## Problem to solve
Please find every line in the entries below that contains the string "between", and copy it.

═════ Task inputs

--- src/common/prcp_pkg.sv ---
`default_nettype none
package prcp_pkg;
    // command codes of this bank
    localparam logic [7:0] CMD_CHIP_REVISION = 8'hae;
    localparam logic [7:0] CMD_LOOP_COMPENSATION = 8'hb1;
    localparam logic [7:0] CMD_POWER_STAGE_SETTINGS = 8'hb5;

    // block byte counts
    localparam logic [7:0] LEN_CHIP_REVISION = 8'h02;
    localparam logic [7:0] LEN_LOOP_COMPENSATION = 8'h05;
    localparam logic [7:0] LEN_POWER_STAGE_SETTINGS = 8'h01;

    // chip_revision fields
    localparam int REV_UPPER_MSB = 15;
    localparam int REV_UPPER_LSB = 12;
    localparam int REV_MIDDLE_MSB = 11;
    localparam int REV_MIDDLE_LSB = 8;
    localparam int REV_LOW_MSB = 7;
    localparam int REV_LOW_LSB = 0;

    // loop_compensation fields
    localparam int CI_LO_MSB = 39;
    localparam int CI_LO_LSB = 38;
    localparam int CF_MSB = 37;
    localparam int CF_LSB = 33;
    localparam int CI_DBL_BIT = 32;
    localparam int CR_MSB = 31;
    localparam int CR_LSB = 26;
    localparam int CI_HI_MSB = 25;
    localparam int CI_HI_LSB = 24;
    localparam int VI_LO_MSB = 23;
    localparam int VI_LO_LSB = 22;
    localparam int VF_MSB = 21;
    localparam int VF_LSB = 17;
    localparam int VR_MSB = 15;
    localparam int VR_LSB = 10;
    localparam int VI_HI_MSB = 9;
    localparam int VI_HI_LSB = 8;
    localparam int VG_MSB = 5;
    localparam int VG_LSB = 4;
    localparam int CG_MSB = 1;
    localparam int CG_LSB = 0;

    // power_stage_settings fields
    localparam int RAIL_MSB = 7;
    localparam int RAIL_LSB = 4;
    localparam logic [3:0] RAIL_CODE_MIN = 4'h3;
    localparam logic [3:0] RAIL_CODE_MAX = 4'ha;
    localparam logic [3:0] PSS_RESERVED_READ = 4'h0;

    // reset values, replaced when the nvm restore strobe arrives, and the byte read past the block end
    localparam logic [39:0] COMP_RESET = 40'h00_0000_0000;
    localparam logic [3:0] RAIL_RESET = 4'h8;
    localparam logic [7:0] RD_PAST_END = 8'hff;

    // transaction and action time limit
    localparam longint TXN_LIMIT_NS = 1000000;
    localparam longint CLK_PERIOD_NS = 8;
    localparam longint TXN_LIMIT_CYCLES = TXN_LIMIT_NS / CLK_PERIOD_NS;

    typedef enum {TXN_IDLE, TXN_ACTIVE} prcp_txn_e;

    typedef struct packed {
        logic [3:0] cur_int_cap_code;
        logic [4:0] cur_filter_cap_code;
        logic cur_int_cap_doubler;
        logic [5:0] cur_gain_res_code;
        logic [3:0] volt_int_cap_code;
        logic [4:0] volt_filter_cap_code;
        logic [5:0] volt_gain_res_code;
        logic [1:0] volt_transcond_code;
        logic [1:0] cur_transcond_code;
    } prcp_comp_s;

    typedef struct packed {
        logic comm_fault_summary;
        logic unsupported_cmd_flag;
    } prcp_fault_s;
endpackage
`default_nettype wire

--- src/hdl/prcp_regs.sv ---
// Overview of operation
// revision command answers two bytes by block read; no write accepted.
// revision: upper nibble 15:12, middle nibble 11:8, low byte 7:0.
// writing a read-only command raises invalid-command fault, data discarded.
// fault sets comm fault summary bit and unsupported-command flag bit 7.
// fault notifies host by asserting the alert line until faults cleared.
// compensation carries five bytes, block write and block read.
// compensation writes stored during conversion but not passed to hardware.
// host disables conversion first to make compensation apply at once.
// otherwise host stores, clears override, then restores or cycles supply.
// current integrating cap code: bits 39:38 low half, 25:24 high half.
// current filter cap code from bits 37:33.
// bit 32 doubles the current integrating capacitor.
// current mid-band gain resistor code from bits 31:26.
// voltage integrating cap code from bits 23:22 low and 9:8 high.
// voltage filter cap code from bits 21:17.
// voltage mid-band gain resistor code from bits 15:10.
// bits 5:4 voltage transconductance, bits 1:0 current transconductance.
// host writes zero to reserved compensation bits 16, 7:6, 3:2.
// power stage byte still moves by block write and block read.
// power stage changes apply on the fly, within the 1.0 ms limits.
// power stage bits 7:4 select rail level, codes 3h to Ah valid.
// power stage bits 3:0 are reserved and read as zero.
// host avoids the lowest rail code unless the rail is fed externally.
// an invalid rail code leaves the applied rail level unchanged.
`timescale 1ns/1ns
`default_nettype none
module prcp_regs
    import prcp_pkg::*;
#(
    parameter logic [3:0] REV_UPPER = 4'h1, // arbitrary value
    parameter logic [3:0] REV_MIDDLE = 4'h0, // arbitrary value
    parameter logic [7:0] REV_LOW = 8'h00, // arbitrary value
    parameter int TXN_LIMIT = int'(TXN_LIMIT_CYCLES)
) (
    input wire logic MCLK,
    input wire logic SRST,
    input wire logic CMD_VALID,
    input wire logic [7:0] CMD_CODE,
    input wire logic WR_VALID,
    input wire logic [7:0] WR_DATA,
    input wire logic RD_REQ,
    input wire logic STOP,
    input wire logic CONV_EN,
    input wire logic CLEAR_FAULTS,
    input wire logic NVM_LOAD,
    input wire logic [39:0] NVM_COMP,
    input wire logic [3:0] NVM_RAIL,
    output logic [7:0] RD_DATA,
    output logic RD_VALID,
    output prcp_comp_s COMP_HW,
    output logic [3:0] RAIL_LEVEL,
    output prcp_fault_s FAULTS,
    output logic ALERT
);
    prcp_txn_e state;
    logic [7:0] cmd;
    logic [3:0] byte_idx;
    logic [7:0] wr_count;
    logic [39:0] wr_buf;
    logic [39:0] comp_reg;
    logic [39:0] comp_applied;
    logic [7:0] pss_reg;
    logic [3:0] rail_applied;
    logic [31:0] txn_timer;
    logic fault_summary;
    logic fault_unsup;

    wire logic [15:0] rev_word = {REV_UPPER, REV_MIDDLE, REV_LOW};
    wire logic is_rev = (cmd == CMD_CHIP_REVISION);
    wire logic is_comp = (cmd == CMD_LOOP_COMPENSATION);
    wire logic is_pss = (cmd == CMD_POWER_STAGE_SETTINGS);
    wire logic active = (state == TXN_ACTIVE);
    wire logic timed_out = active && (txn_timer >= 32'(TXN_LIMIT));
    // any data byte on the revision command is a write attempt
    wire logic ivc_event = active && is_rev && WR_VALID;
    wire logic [39:0] wr_shift = {WR_DATA, wr_buf[39:8]};
    wire logic [3:0] data_seen = (byte_idx == 4'h0) ? 4'h0 : byte_idx - 4'h1;
    // commit only a complete block whose count matches the command
    wire logic comp_commit = active && STOP && is_comp && !timed_out
        && (wr_count == LEN_LOOP_COMPENSATION)
        && (data_seen == LEN_LOOP_COMPENSATION[3:0]);
    wire logic pss_commit = active && STOP && is_pss && !timed_out
        && (wr_count == LEN_POWER_STAGE_SETTINGS)
        && (data_seen == LEN_POWER_STAGE_SETTINGS[3:0]);
    wire logic [7:0] pss_new = wr_buf[39:32];
    wire logic [3:0] rail_new = pss_new[RAIL_MSB:RAIL_LSB];
    wire logic rail_ok = (rail_new >= RAIL_CODE_MIN) && (rail_new <= RAIL_CODE_MAX);
    // conversion running blocks the hardware copy
    wire logic comp_to_hw = comp_commit && !CONV_EN;

    // readable images, block count byte first, then data low byte first
    wire logic [39:0] rd_image = is_rev ? {24'h0, rev_word} :
        is_comp ? comp_reg : {32'h0, pss_reg[RAIL_MSB:RAIL_LSB], PSS_RESERVED_READ};
    wire logic [7:0] rd_len = is_rev ? LEN_CHIP_REVISION :
        is_comp ? LEN_LOOP_COMPENSATION : LEN_POWER_STAGE_SETTINGS;
    wire logic [39:0] rd_shifted = rd_image >> {data_seen, 3'b000};
    wire logic rd_known = is_rev || is_comp || is_pss;
    wire logic [7:0] next_rd_data = (byte_idx == 4'h0) ? rd_len :
        ({4'h0, data_seen} < rd_len) ? rd_shifted[7:0] : RD_PAST_END;

    always_ff @(posedge MCLK) begin
        if (SRST) begin
            state <= TXN_IDLE;
            cmd <= 8'h00;
            byte_idx <= 4'h0;
            wr_count <= 8'h00;
            wr_buf <= 40'h00_0000_0000;
            txn_timer <= 32'h0;
        end else if (CMD_VALID) begin
            state <= TXN_ACTIVE;
            cmd <= CMD_CODE;
            byte_idx <= 4'h0;
            wr_count <= 8'h00;
            txn_timer <= 32'h0;
        end else if (STOP || timed_out) begin
            // a stalled transaction is dropped past the time limit
            state <= TXN_IDLE;
        end else if (active) begin
            txn_timer <= txn_timer + 32'h1;
            if (WR_VALID || RD_REQ) begin
                byte_idx <= (byte_idx == 4'hf) ? byte_idx : byte_idx + 4'h1;
            end
            if (WR_VALID && byte_idx == 4'h0) begin
                wr_count <= WR_DATA;
            end else if (WR_VALID) begin
                wr_buf <= wr_shift;
            end
        end
    end

    // with a full five-byte block the buffer already sits aligned
    wire logic [39:0] comp_word = wr_buf;
    // a one-byte block leaves its byte in the top lane, as pss_new picks it

    always_ff @(posedge MCLK) begin
        if (SRST) begin
            comp_reg <= COMP_RESET;
            comp_applied <= COMP_RESET;
            pss_reg <= {RAIL_RESET, PSS_RESERVED_READ};
            rail_applied <= RAIL_RESET;
        end else if (NVM_LOAD) begin
            // restore is the path that applies values written while converting
            comp_reg <= NVM_COMP;
            comp_applied <= NVM_COMP;
            pss_reg <= {NVM_RAIL, PSS_RESERVED_READ};
            rail_applied <= NVM_RAIL;
        end else begin
            if (comp_commit) begin
                comp_reg <= comp_word;
            end
            if (comp_to_hw) begin
                comp_applied <= comp_word;
            end
            if (pss_commit) begin
                pss_reg <= {rail_new, PSS_RESERVED_READ};
            end
            if (pss_commit && rail_ok) begin
                rail_applied <= rail_new;
            end
        end
    end

    // set wins over clear so a fault in the clearing cycle survives
    always_ff @(posedge MCLK) begin
        if (SRST) begin
            fault_summary <= 1'b0;
            fault_unsup <= 1'b0;
        end else begin
            fault_summary <= ivc_event || (fault_summary && !CLEAR_FAULTS);
            fault_unsup <= ivc_event || (fault_unsup && !CLEAR_FAULTS);
        end
    end

    always_ff @(posedge MCLK) begin
        if (SRST) begin
            RD_DATA <= 8'h00;
            RD_VALID <= 1'b0;
        end else begin
            RD_VALID <= active && RD_REQ && rd_known;
            if (active && RD_REQ && rd_known) begin
                RD_DATA <= next_rd_data;
            end
        end
    end

    assign COMP_HW.cur_int_cap_code = {comp_applied[CI_HI_MSB:CI_HI_LSB],
        comp_applied[CI_LO_MSB:CI_LO_LSB]};
    assign COMP_HW.cur_filter_cap_code = comp_applied[CF_MSB:CF_LSB];
    assign COMP_HW.cur_int_cap_doubler = comp_applied[CI_DBL_BIT];
    assign COMP_HW.cur_gain_res_code = comp_applied[CR_MSB:CR_LSB];
    assign COMP_HW.volt_int_cap_code = {comp_applied[VI_HI_MSB:VI_HI_LSB],
        comp_applied[VI_LO_MSB:VI_LO_LSB]};
    assign COMP_HW.volt_filter_cap_code = comp_applied[VF_MSB:VF_LSB];
    assign COMP_HW.volt_gain_res_code = comp_applied[VR_MSB:VR_LSB];
    assign COMP_HW.volt_transcond_code = comp_applied[VG_MSB:VG_LSB];
    assign COMP_HW.cur_transcond_code = comp_applied[CG_MSB:CG_LSB];
    assign RAIL_LEVEL = rail_applied;
    assign FAULTS.comm_fault_summary = fault_summary;
    assign FAULTS.unsupported_cmd_flag = fault_unsup;
    assign ALERT = fault_summary || fault_unsup;
endmodule
`default_nettype wire

--- config.mk ---
export PLATFORM = sky130hd
export DESIGN_NAME = prcp_regs
export DESIGN_NICKNAME = d
export VERILOG_FILES = /design/src/common/prcp_pkg.sv /design/src/hdl/prcp_regs.sv
export SDC_FILE = /design/constraint.sdc
export NUM_CORES = 1
export LEC_CHECK = 0
export CORE_UTILIZATION = 25
export DETAILED_ROUTE_END_ITERATION = 8
export DONT_BUFFER_PORTS = 1
export SYNTH_ARGS = -nofsm -noshare
export SYNTH_HDL_FRONTEND = slang
export SYNTH_SLANG_ARGS = --single-unit
--- constraint.sdc ---
create_clock -name MCLK -period 3.3 [get_ports MCLK]
set_input_delay 0.33 -clock MCLK [delete_from_list [all_inputs] [get_ports MCLK]]
set_output_delay 0.33 -clock MCLK [all_outputs]
set_load 0.005 [all_outputs]
# Yosys cells after proc, flatten, opt, wreduce, memory -nomap -nowiden
# Cells that the tools add are included.
# word_totals
word_cells,92
input_bits,69
register_bits,192
out_inout_bits,51
# classes
order_cmp,4
reduce_logical,41
n_mux,17
n_shift,1
eq_ne,8
add_sub_neg,3
bitwise,4
# ops
operator,n
$mux W40,6
$shr A40 B7 Y8,1
$add A32 B1 Y32 const B,1
$ge A32 B17 Y1 const B,1
$mux W8,4
$eq A8 B8 Y1 const B,3
$logic_and A1 B1 Y1,20
$mux W4,3
$reduce_bool A2 Y1,5
$eq A8 B1 Y1 const B,1
$eq A8 B3 Y1 const B,1
$logic_or A1 B1 Y1,7
$mux W3,2
$reduce_and A5 Y1,1
$add A4 B1 Y4 const B,1
$eq A4 B1 Y1 const B,1
$eq A4 B3 Y1 const B,1
$eq A4 B4 Y1 const B,1
$ge A4 B2 Y1 const B,1
$le A4 B4 Y1 const B,1
$logic_not A4 Y1,1
$lt A4 B3 Y1,1
$not A1 Y1,4
$reduce_and A4 Y1,1
6 further kinds,9

# Depth between registers and ports, before layout
# Gate-level depths: netlist (run 1).
# depth
depth_word,9
ltp_mapped,13
ltp_nobuf,11

# Worst setup path after synthesis (run 1)
# No wires, ideal clock.
# synth_timing
path_type,register to register
startpoint,reg byte_idx[0]
endpoint,reg RD_DATA[7]
path_slack_ps,364
arrival_ps,2806
path_stages_with_launch,14
t_required_ps,3170
n_path_buf,2
synth_period_minus_slack_ps,2936
setup_ps,130
cell_sequence,dfxtp_1 -> inv_1 -> ha_1 -> or2_2 -> clkbuf_1 -> nand2_1 -> clkbuf_1 -> inv_1 -> ha_1 -> a21o_1 -> a311oi_1 -> or3_1 -> a21o_1 -> o41ai_1
# synth_via
elab_chain_len,5
word_cells_on_any_way,7
cone_classes,add/sub (1); order compare (1); shift (1); mux (3); reduce/logical (1)
# synth_rtl
element,line,rtl
start: declaration,prcp_regs.sv:58,logic [3:0] byte_idx;
start signal: assignment,prcp_regs.sv:122,byte_idx <= (byte_idx == 4'hf) ? byte_idx : byte_idx + 4'h1;
$sub A4 B1 Y4 or $logic_not A4 Y1 (tied branches),"prcp_regs.sv:78, prcp_regs.sv:99",
$mux W4,prcp_regs.sv:78,wire logic [3:0] data_seen = (byte_idx == 4'h0) ? 4'h0 : byte_idx - 4'h1;
$shr A40 B7 Y8 or $lt A4 B3 Y1 (tied branches),"prcp_regs.sv:97, prcp_regs.sv:100",
$mux W8,prcp_regs.sv:100,"({4'h0, data_seen} < rd_len) ? rd_shifted[7:0] : RD_PAST_END;"
$mux W8 (*),prcp_regs.sv:99,wire logic [7:0] next_rd_data = (byte_idx == 4'h0) ? rd_len :
end signal: assignment,prcp_regs.sv:182,RD_DATA <= next_rd_data;
end: declaration,prcp_regs.sv:49,"output logic [7:0] RD_DATA,"
# Mark *: on every way between the ends. The rest lies on a longest branch, timed or not.
# A chain may end at the register's enable or synchronous reset.

# Final worst setup path (run 1)
# layout_timing
startpoint,reg byte_idx[1]
endpoint,reg RD_DATA[0]
# Same word-level chain as after synthesis.

==> impl_metrics.prom, run 1 <==
# TYPE chip_impl_metric gauge
chip_impl_info{name="grt.busiest_layer",value="met2"} 1
chip_impl_metric{name="io_buffer_count",unit=""} 0
chip_impl_metric{name="timing.final.crit_period",unit="ns"} 3.045
chip_impl_info{name="post_synth_main_area_contributors",value="dfxtp_1 (45%), nand2_1 (9.0%), nor3_1 (4.8%)"} 1
chip_impl_metric{name="htree_levels",unit=""} 4
chip_impl_metric{name="timing_hold_violations_final",unit=""} 0
chip_impl_metric{name="synthesis.instances",unit=""} 986
chip_impl_metric{name="die_x",unit="microns"} 183.9
chip_impl_metric{name="via_count_of_the_first_global_routing_pass",unit=""} 6575
chip_impl_metric{name="mappedNetlistArea",unit="sq um"} 8274
chip_impl_metric{name="synth.lib_cells_used.distinct",unit=""} 68
chip_impl_metric{name="sequential_power_share",unit=""} 0.524
chip_impl_info{name="synth.top_cells.by_count",value="nand2_1 (198), dfxtp_1 (187), nor3_1 (80)"} 1
chip_impl_metric{name="drt-pass1-iter-count",unit=""} 5
chip_impl_metric{name="worst_pin_slew",unit="ns"} 1.103
chip_impl_metric{name="setup_viol",unit=""} 0
chip_impl_metric{name="n_fill_cell",unit=""} 3521
chip_impl_metric{name="crit_fanout",unit=""} 12
chip_impl_metric{name="final.setup_skew",unit="ns"} 0.01185
chip_impl_metric{name="cell_internal_pwr",unit="uW"} 3453
chip_impl_info{name="rsz0062_at_grt",value="no"} 1
chip_impl_metric{name="max-slew-margin-rel",unit=""} 0.2639
chip_impl_metric{name="numClockSinks",unit=""} 187
chip_impl_info{name="timing.hold.worst.class",value="in2reg"} 1
chip_impl_metric{name="design.final.nets",unit=""} 1026
chip_impl_metric{name="ioPinCount",unit=""} 120
chip_impl_metric{name="initial_utilization",unit=""} 0.2543
chip_impl_metric{name="timing.setup.tns",unit="ns"} 0
chip_impl_metric{name="power.leakage",unit="uW"} 0.003171
chip_impl_metric{name="clock.fmax",unit="MHz"} 328.5
chip_impl_metric{name="grtUsageMet2",unit=""} 0.2411
chip_impl_info{name="dominantRegCellSynth",value="dfxtp_1"} 1
chip_impl_info{name="netlist.top_cell.by_area",value="dfxtp_1"} 1
chip_impl_metric{name="drive_gt1_frac",unit=""} 0.1018
chip_impl_info{name="yosysMostFrequentCell",value="nand2_1"} 1
chip_impl_metric{name="routed_via_density",unit=""} 5.001
chip_impl_metric{name="post_synth.cell_area_avg",unit="sq um"} 8.392
chip_impl_metric{name="cts-resized-gates",unit=""} 0
chip_impl_metric{name="drt_iter0_markers",unit=""} 625
chip_impl_metric{name="worstPathArrival",unit="ns"} 3.37
chip_impl_metric{name="gpl.final_weighted_congestion",unit=""} 0.9367
chip_impl_metric{name="globalRouteTotalUtil",unit=""} 0.1556
chip_impl_metric{name="syn-num-nets",unit=""} 1062
chip_impl_metric{name="dieArea",unit="sq um"} 33830
chip_impl_metric{name="post-cts-setup-buffers",unit=""} 0
chip_impl_metric{name="clk_latency",unit="ns"} 0.45
chip_impl_metric{name="power_frac_clock",unit=""} 0.421
chip_impl_metric{name="vias",unit=""} 7031
chip_impl_info{name="tritoncts_clock_tree",value="yes"} 1
chip_impl_metric{name="wl_per_cell",unit="microns"} 18.69
chip_impl_metric{name="grt-ovfl-total",unit=""} 0
chip_impl_metric{name="switching_share",unit=""} 0.2492
chip_impl_metric{name="grt_antenna_before_repair",unit=""} 1
chip_impl_metric{name="ctsHoldBuffers",unit=""} 2
chip_impl_metric{name="drv_slew",unit=""} 0
chip_impl_metric{name="number_of_storage_elements_in_the_synthesis_netlist",unit=""} 187
chip_impl_metric{name="dp_hpwl",unit="microns"} 18380
chip_impl_metric{name="final.period_utilization",unit=""} 0.9226
chip_impl_info{name="setup.worst_path.end_class",value="register"} 1
chip_impl_metric{name="p_switching",unit="uW"} 1146
chip_impl_metric{name="residual_drc_count",unit=""} 0
chip_impl_metric{name="design.core.area",unit="sq um"} 32540
chip_impl_metric{name="std_cell_rows",unit=""} 66
chip_impl_metric{name="grt_pass1_wl",unit="microns"} 39790
chip_impl_metric{name="asyncSetResetFlopFracSynth",unit=""} 0
chip_impl_metric{name="synth-seq-area-share",unit=""} 0.4524
chip_impl_metric{name="worst_slack",unit="ns"} 0.2555
chip_impl_info{name="clk_root_buffer_cell",value="clkbuf_16"} 1
chip_impl_info{name="critPathKind",value="reg2reg"} 1
chip_impl_metric{name="timing.critical_path.required",unit="ns"} 3.62
chip_impl_metric{name="dp_worst_setup_slack",unit="ns"} 0.3467
chip_impl_metric{name="postRouteAntennaNets",unit=""} 0
chip_impl_metric{name="synth-warning-count",unit=""} 0
chip_impl_metric{name="total_clock_buffers_created_by_cts",unit=""} 17
chip_impl_metric{name="clock_path_buffers",unit=""} 2
chip_impl_info{name="outcome",value="finished clean"} 1
chip_impl_metric{name="route.final.wire_length",unit="microns"} 26270
chip_impl_metric{name="comb_power_share",unit=""} 0.055
chip_impl_metric{name="drv_cap",unit=""} 0
chip_impl_metric{name="clock_pin_slew_worst_setup_and_hold_paths",unit="ns"} 0.07
chip_impl_info{name="start_kind",value="register"} 1
chip_impl_metric{name="multiInputGateArea",unit="sq um"} 4158
chip_impl_metric{name="areaGrowthSynthToFinish",unit="%"} 11.93
chip_impl_metric{name="die_h",unit="microns"} 183.9
chip_impl_metric{name="grt_util_met1",unit=""} 0.1956
chip_impl_metric{name="number_of_flops_mapped_to_enable_cells_by_yosys",unit=""} 0
chip_impl_metric{name="synthDominantCellAreaShare",unit=""} 0.4524
chip_impl_metric{name="power.density_cell_area",unit="nW/um^2"} 496.6
chip_impl_metric{name="final-seq-area",unit="sq um"} 3744
chip_impl_metric{name="gr-usage-met3",unit=""} 0.05507
chip_impl_metric{name="grt_max_degree",unit=""} 85
chip_impl_metric{name="vdd_drop_max",unit="uV"} 369.1
cells in the final DEF, fill, tap and decap left out, types with 4 or more instances in the layout:
cell type / synthesis / final
xor2_1: 11 / 11
nor4_1: 11 / 11
buf_4: 4 / 16
o21ai_0: 14 / 14
dfxtp_1: 187 / 187
nor3_2: 31 / 30
nor2_1: 61 / 61
ha_1: 7 / 7
o221ai_1: 4 / 4
xnor2_1: 5 / 5
nand2b_1: 6 / 6
mux2i_1: 14 / 14
o21bai_1: 36 / 36
and3_1: 7 / 7
nor3b_1: 5 / 5
a211oi_1: 9 / 9
nand3_1: 12 / 12
nand4b_1: 4 / 4
o21a_1: 4 / 4
a31oi_1: 41 / 41
nand2_1: 198 / 198
a21oi_1: 60 / 60
and2_1: 17 / 17
inv_1: 9 / 8
clkinvlp_4: 0 / 6
or3_1: 4 / 4
clkbuf_16: 0 / 17
a311oi_1: 8 / 8
nor3_1: 80 / 80
nand4_1: 9 / 9
layer usage:
metal / vias up / part of all wire
li1: 3408 / -
met4: 0 / 0.029
met5: - / 0
met1: 3376 / 0.43
met2: 206 / 0.45
met3: 41 / 0.092
power by group through the flow:
stage	logic [uW]	clock network (uW)	registers, uW
2_1_floorplan	212	0	2420
3_3_place_gp	227	0	2460
3_5_place_dp	231	0	2460
4_1_cts	252	1960	2410
5_1_grt	277	2050	2420
6_report	251	1940	2410
kinds of logic (layout without fill, tap and decap cells):
kind of cell,Yosys count,in the layout,synth area share
and+or+nand+nor,468,468,0.2853
AOI/OAI and AO/OA,204,204,0.1654
DFF,187,187,0.4524
buffers and inverters,86,63,0.04688
muxes,18,18,0.02238
xor gates and xnor gates,16,16,0.01694
adders and majority gates,7,7,0.01058
other,0,1,0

══════════

## Answer for this exercise
# Depth between registers and ports, before layout
# Mark *: on every way between the ends. The rest lies on a longest branch, timed or not.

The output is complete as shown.